Segment Start: Extracted information
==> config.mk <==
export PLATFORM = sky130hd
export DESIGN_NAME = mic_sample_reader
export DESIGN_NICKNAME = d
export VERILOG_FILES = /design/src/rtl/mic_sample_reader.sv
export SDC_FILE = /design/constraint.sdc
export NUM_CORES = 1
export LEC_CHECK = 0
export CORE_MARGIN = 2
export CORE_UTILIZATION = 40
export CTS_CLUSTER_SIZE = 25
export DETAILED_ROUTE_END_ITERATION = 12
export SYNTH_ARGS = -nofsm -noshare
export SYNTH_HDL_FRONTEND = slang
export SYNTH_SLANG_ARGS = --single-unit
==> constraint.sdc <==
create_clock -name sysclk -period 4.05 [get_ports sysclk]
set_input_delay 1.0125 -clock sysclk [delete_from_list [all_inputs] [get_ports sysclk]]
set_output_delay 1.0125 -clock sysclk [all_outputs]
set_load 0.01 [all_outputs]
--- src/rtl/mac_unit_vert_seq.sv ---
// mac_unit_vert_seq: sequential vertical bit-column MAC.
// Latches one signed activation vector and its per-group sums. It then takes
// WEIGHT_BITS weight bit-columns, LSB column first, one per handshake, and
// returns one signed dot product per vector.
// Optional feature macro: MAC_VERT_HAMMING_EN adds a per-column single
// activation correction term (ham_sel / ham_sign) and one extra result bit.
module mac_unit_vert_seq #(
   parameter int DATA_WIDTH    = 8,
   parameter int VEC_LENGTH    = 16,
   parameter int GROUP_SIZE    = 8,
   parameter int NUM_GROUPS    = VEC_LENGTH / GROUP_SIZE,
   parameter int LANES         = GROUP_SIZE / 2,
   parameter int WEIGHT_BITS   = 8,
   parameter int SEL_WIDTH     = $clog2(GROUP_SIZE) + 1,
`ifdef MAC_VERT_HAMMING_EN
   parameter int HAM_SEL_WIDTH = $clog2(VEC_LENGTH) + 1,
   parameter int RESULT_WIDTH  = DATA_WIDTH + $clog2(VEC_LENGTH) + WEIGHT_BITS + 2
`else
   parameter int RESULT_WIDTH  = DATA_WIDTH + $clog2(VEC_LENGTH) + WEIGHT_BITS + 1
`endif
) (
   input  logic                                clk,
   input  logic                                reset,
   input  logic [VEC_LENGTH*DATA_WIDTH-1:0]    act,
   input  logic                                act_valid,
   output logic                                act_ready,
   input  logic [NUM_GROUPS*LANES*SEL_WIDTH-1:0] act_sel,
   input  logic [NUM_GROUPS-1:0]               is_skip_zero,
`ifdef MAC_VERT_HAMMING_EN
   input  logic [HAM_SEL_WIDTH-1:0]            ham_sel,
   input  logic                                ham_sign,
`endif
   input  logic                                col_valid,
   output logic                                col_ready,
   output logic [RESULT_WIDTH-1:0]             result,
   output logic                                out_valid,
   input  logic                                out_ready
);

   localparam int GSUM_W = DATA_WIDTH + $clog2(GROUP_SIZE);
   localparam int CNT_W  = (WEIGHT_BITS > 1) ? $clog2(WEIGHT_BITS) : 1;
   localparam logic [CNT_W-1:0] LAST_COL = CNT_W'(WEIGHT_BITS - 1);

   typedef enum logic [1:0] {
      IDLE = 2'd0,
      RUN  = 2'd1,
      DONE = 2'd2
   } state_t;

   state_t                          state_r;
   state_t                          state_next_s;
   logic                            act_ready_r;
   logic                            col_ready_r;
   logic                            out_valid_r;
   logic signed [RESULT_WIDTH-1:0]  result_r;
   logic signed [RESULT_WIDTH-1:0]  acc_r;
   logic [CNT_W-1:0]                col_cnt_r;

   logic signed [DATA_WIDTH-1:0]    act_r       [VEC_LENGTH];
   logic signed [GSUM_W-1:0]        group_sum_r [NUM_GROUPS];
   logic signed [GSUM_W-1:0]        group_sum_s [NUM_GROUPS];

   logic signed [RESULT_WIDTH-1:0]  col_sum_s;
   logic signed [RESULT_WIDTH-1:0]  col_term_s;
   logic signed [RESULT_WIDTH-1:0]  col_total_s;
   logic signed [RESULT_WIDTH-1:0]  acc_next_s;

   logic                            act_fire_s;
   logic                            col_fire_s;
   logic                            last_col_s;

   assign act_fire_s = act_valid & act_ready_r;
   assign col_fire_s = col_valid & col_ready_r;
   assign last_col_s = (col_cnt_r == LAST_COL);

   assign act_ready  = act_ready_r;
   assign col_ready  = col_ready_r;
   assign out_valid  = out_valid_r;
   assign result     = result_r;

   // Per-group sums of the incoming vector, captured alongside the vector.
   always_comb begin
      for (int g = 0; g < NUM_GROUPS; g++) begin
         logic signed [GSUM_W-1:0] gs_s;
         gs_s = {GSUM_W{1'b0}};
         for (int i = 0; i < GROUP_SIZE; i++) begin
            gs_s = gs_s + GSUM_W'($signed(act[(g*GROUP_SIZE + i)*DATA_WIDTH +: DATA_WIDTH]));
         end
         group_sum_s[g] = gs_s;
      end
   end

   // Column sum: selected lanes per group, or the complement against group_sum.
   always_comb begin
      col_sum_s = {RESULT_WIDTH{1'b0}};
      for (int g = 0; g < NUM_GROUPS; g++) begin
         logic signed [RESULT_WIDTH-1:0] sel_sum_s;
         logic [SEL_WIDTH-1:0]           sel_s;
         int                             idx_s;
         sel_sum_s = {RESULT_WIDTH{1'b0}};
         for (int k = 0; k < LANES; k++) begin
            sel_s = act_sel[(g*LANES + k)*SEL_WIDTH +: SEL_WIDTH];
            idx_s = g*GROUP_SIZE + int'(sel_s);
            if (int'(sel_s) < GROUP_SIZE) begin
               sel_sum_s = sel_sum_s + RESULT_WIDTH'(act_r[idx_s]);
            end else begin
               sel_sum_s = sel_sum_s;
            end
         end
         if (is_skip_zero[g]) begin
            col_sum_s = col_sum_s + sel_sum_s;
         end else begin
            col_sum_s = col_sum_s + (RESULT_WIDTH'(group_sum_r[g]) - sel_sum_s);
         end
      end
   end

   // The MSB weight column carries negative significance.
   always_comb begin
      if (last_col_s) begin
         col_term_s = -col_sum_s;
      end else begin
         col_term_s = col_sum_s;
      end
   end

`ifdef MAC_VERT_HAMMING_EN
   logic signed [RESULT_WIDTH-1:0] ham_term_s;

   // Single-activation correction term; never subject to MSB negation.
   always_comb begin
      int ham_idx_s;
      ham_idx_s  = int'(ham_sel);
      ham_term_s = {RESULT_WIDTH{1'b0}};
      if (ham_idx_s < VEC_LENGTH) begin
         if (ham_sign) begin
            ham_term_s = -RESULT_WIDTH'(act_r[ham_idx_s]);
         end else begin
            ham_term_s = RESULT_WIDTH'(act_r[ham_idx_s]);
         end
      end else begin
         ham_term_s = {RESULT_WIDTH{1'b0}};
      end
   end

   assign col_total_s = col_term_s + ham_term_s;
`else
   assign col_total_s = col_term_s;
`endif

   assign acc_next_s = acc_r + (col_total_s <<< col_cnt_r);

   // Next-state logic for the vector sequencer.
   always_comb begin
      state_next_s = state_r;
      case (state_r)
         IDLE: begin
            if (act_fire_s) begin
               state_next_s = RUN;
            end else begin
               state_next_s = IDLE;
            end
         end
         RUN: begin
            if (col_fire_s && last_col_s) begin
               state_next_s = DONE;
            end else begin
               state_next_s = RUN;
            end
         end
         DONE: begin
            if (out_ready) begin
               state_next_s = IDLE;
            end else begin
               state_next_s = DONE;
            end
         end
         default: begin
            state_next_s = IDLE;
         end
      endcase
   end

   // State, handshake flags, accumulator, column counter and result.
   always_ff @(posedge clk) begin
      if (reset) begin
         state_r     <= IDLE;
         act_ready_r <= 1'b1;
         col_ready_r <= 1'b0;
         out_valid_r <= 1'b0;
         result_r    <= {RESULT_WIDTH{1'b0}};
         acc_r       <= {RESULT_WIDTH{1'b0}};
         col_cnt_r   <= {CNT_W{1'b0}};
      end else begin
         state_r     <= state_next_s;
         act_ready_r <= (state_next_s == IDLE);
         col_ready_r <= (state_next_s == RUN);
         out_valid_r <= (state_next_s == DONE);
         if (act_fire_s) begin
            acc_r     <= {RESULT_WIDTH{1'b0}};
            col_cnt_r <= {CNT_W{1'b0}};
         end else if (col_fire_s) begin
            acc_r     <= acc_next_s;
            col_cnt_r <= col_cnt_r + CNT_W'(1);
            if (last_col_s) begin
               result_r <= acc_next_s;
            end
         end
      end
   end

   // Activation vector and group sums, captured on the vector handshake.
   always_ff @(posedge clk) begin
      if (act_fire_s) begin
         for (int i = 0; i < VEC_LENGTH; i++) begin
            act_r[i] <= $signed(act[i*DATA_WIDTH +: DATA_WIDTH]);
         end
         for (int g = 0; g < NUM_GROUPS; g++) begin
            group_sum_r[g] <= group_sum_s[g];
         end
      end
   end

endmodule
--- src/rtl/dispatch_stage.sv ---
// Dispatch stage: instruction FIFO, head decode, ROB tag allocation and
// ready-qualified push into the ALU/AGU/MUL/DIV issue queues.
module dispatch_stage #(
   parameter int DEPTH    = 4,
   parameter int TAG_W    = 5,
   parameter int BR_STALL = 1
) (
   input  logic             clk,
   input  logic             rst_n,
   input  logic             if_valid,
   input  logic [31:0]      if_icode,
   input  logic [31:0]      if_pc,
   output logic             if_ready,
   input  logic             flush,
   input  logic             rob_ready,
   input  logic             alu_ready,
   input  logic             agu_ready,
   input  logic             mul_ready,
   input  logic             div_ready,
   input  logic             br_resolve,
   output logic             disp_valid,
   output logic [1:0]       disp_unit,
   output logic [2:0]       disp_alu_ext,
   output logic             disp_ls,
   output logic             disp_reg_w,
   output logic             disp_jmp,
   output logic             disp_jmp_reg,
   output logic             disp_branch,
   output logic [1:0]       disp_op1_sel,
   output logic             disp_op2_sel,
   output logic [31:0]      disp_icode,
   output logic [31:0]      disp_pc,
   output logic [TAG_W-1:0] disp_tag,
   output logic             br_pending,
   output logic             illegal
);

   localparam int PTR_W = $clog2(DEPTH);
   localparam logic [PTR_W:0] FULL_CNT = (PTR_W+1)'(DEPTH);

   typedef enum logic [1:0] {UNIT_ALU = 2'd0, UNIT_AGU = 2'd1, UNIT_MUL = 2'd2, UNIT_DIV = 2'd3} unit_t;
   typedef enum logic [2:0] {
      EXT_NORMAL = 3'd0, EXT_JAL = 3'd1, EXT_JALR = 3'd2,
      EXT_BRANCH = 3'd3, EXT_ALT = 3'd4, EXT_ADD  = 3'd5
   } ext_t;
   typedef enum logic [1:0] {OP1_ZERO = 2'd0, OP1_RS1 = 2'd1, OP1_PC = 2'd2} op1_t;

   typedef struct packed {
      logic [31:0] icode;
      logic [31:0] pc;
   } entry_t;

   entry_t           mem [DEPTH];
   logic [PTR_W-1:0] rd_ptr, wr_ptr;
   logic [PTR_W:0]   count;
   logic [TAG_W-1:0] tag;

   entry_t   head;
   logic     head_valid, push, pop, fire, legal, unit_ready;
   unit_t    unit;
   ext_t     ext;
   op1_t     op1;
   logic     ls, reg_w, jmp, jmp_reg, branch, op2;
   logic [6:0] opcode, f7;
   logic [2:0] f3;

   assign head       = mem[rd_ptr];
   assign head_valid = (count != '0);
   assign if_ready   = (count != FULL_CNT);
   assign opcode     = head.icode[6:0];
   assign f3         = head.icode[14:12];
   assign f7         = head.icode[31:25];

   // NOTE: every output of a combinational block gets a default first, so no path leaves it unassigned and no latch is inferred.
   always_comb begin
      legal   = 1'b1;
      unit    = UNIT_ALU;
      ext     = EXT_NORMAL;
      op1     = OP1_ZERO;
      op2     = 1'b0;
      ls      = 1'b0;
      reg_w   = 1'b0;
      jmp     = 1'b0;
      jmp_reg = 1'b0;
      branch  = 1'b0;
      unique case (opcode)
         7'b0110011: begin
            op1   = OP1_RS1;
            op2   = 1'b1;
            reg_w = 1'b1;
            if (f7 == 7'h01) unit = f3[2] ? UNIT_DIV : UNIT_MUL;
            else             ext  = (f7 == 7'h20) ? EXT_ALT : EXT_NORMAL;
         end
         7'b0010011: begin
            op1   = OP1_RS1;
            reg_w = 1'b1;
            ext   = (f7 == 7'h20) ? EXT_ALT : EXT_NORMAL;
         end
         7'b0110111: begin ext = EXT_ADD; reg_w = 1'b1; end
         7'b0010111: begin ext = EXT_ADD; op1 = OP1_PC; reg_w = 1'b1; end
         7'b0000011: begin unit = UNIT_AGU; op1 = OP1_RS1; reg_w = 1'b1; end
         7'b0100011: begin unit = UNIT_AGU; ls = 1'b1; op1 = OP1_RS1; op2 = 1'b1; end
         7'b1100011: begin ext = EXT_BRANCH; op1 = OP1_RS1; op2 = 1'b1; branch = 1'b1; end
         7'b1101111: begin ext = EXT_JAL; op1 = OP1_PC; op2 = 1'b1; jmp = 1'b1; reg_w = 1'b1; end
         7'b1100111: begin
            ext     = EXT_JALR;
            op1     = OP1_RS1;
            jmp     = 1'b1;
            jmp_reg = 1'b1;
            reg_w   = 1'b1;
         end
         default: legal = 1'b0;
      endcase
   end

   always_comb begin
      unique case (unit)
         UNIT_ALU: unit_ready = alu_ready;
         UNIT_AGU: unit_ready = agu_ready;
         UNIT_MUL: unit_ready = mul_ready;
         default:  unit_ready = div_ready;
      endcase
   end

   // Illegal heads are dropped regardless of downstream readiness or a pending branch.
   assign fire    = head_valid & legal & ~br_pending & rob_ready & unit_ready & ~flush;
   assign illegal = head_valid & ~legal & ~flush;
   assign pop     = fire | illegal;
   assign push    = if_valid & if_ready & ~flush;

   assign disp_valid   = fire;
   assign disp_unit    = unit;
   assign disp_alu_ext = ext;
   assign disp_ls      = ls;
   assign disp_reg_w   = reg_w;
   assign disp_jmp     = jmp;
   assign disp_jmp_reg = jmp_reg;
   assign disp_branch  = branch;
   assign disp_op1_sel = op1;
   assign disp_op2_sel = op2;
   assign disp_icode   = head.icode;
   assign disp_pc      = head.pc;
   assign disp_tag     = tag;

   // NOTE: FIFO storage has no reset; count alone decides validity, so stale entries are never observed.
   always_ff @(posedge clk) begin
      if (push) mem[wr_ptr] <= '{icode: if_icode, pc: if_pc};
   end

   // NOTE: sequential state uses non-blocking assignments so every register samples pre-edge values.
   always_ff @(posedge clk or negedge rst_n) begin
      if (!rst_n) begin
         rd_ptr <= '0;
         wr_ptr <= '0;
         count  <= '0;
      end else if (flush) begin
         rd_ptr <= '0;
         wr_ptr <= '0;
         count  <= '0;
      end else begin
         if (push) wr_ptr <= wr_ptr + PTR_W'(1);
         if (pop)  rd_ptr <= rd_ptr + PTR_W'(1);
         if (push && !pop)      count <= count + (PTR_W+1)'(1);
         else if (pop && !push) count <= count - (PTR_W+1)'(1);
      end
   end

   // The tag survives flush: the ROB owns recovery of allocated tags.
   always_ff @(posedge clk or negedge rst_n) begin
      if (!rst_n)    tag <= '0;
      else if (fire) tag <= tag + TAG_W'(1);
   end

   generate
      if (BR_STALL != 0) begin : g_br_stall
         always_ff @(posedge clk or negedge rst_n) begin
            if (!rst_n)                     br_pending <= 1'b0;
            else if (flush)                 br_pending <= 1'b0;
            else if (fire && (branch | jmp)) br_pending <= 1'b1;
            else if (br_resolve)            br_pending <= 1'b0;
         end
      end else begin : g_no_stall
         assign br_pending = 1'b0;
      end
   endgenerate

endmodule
Segment End: Extracted information
Activity:
Take the stretch of lines above from the one containing "counter and result." through the one containing "end else if (col_fire_s) begin" and repeat it exactly, adding no other line.

Result below:
   // State, handshake flags, accumulator, column counter and result.
   always_ff @(posedge clk) begin
      if (reset) begin
         state_r     <= IDLE;
         act_ready_r <= 1'b1;
         col_ready_r <= 1'b0;
         out_valid_r <= 1'b0;
         result_r    <= {RESULT_WIDTH{1'b0}};
         acc_r       <= {RESULT_WIDTH{1'b0}};
         col_cnt_r   <= {CNT_W{1'b0}};
      end else begin
         state_r     <= state_next_s;
         act_ready_r <= (state_next_s == IDLE);
         col_ready_r <= (state_next_s == RUN);
         out_valid_r <= (state_next_s == DONE);
         if (act_fire_s) begin
            acc_r     <= {RESULT_WIDTH{1'b0}};
            col_cnt_r <= {CNT_W{1'b0}};
         end else if (col_fire_s) begin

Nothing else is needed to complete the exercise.